*PROVIDED MATERIAL*

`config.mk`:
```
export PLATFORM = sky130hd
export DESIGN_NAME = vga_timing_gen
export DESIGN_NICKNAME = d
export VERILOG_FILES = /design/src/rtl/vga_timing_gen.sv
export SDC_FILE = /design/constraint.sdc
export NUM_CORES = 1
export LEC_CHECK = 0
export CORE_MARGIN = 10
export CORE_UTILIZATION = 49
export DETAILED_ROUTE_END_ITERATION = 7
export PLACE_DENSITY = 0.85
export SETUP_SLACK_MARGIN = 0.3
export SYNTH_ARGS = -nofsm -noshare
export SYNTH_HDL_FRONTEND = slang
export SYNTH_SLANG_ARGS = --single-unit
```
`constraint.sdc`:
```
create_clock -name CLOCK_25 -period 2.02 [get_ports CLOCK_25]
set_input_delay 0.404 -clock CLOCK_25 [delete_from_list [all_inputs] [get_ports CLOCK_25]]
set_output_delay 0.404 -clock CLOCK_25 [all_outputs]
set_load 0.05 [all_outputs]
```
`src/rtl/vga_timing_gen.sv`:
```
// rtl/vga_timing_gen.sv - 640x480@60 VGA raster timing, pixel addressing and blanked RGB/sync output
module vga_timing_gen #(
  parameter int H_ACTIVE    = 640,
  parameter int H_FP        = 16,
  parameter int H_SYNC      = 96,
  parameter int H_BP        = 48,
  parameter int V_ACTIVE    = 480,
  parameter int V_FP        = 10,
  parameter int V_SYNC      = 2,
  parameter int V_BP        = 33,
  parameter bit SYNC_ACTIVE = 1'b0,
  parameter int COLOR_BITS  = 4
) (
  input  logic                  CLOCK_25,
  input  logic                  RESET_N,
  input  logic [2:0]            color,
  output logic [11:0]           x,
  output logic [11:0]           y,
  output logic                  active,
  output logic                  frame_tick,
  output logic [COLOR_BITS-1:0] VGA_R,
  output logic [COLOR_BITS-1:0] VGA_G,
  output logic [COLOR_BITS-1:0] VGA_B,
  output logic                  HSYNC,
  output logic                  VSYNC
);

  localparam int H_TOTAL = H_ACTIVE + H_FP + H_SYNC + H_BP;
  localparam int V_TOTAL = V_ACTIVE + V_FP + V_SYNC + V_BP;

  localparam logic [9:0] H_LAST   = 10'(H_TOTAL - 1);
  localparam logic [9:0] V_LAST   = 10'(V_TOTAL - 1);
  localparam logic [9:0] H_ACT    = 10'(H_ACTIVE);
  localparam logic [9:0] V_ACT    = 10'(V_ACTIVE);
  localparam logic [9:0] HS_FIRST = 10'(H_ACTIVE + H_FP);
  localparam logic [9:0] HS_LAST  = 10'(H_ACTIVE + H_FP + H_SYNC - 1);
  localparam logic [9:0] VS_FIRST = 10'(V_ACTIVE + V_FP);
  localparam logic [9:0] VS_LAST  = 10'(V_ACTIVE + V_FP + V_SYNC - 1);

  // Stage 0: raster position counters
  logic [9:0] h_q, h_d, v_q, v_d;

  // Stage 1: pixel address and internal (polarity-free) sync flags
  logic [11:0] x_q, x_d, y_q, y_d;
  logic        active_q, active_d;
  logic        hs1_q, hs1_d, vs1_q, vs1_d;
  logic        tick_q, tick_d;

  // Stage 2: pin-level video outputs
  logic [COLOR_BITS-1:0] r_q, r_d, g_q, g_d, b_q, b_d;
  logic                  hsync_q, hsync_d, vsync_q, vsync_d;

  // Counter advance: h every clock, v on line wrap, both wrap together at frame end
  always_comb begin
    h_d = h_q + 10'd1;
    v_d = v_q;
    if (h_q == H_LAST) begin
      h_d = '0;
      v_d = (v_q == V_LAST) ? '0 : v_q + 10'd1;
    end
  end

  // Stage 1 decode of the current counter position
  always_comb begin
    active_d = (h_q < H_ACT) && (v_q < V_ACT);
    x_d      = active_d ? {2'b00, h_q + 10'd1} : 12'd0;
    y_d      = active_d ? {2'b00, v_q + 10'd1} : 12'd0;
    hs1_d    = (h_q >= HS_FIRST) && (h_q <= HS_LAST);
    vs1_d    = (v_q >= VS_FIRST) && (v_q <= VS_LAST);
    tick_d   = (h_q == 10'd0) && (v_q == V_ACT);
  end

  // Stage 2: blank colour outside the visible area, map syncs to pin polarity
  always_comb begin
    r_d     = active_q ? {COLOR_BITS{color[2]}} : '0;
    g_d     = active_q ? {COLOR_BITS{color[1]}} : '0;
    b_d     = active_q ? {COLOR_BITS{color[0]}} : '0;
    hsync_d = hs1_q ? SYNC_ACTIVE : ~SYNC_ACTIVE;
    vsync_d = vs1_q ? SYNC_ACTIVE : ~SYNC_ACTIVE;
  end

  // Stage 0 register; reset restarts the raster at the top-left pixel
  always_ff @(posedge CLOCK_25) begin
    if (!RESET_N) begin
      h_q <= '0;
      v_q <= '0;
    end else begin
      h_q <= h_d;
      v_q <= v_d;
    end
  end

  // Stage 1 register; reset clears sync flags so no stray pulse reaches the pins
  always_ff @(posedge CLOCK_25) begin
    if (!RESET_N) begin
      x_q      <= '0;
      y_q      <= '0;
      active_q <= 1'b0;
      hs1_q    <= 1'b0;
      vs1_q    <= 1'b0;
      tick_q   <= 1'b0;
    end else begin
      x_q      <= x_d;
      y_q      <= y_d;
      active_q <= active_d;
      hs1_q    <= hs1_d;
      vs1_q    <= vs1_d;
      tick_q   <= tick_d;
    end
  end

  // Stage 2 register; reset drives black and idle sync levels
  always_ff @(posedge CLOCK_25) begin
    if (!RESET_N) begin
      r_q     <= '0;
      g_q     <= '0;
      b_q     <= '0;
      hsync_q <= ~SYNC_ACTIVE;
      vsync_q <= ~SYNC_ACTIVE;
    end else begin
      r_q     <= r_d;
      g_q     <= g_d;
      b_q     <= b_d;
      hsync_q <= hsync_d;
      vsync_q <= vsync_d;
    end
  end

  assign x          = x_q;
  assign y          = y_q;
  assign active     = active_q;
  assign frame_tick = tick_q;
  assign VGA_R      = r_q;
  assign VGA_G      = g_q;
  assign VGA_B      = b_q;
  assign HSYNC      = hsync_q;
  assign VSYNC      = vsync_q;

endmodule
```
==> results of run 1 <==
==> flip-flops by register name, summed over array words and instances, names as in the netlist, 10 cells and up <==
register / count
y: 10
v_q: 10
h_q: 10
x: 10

*TASK INSTRUCTIONS*
Reproduce each line of the records in which "flags" appears.

*ANSWER*
  // Stage 1: pixel address and internal (polarity-free) sync flags
  // Stage 1 register; reset clears sync flags so no stray pulse reaches the pins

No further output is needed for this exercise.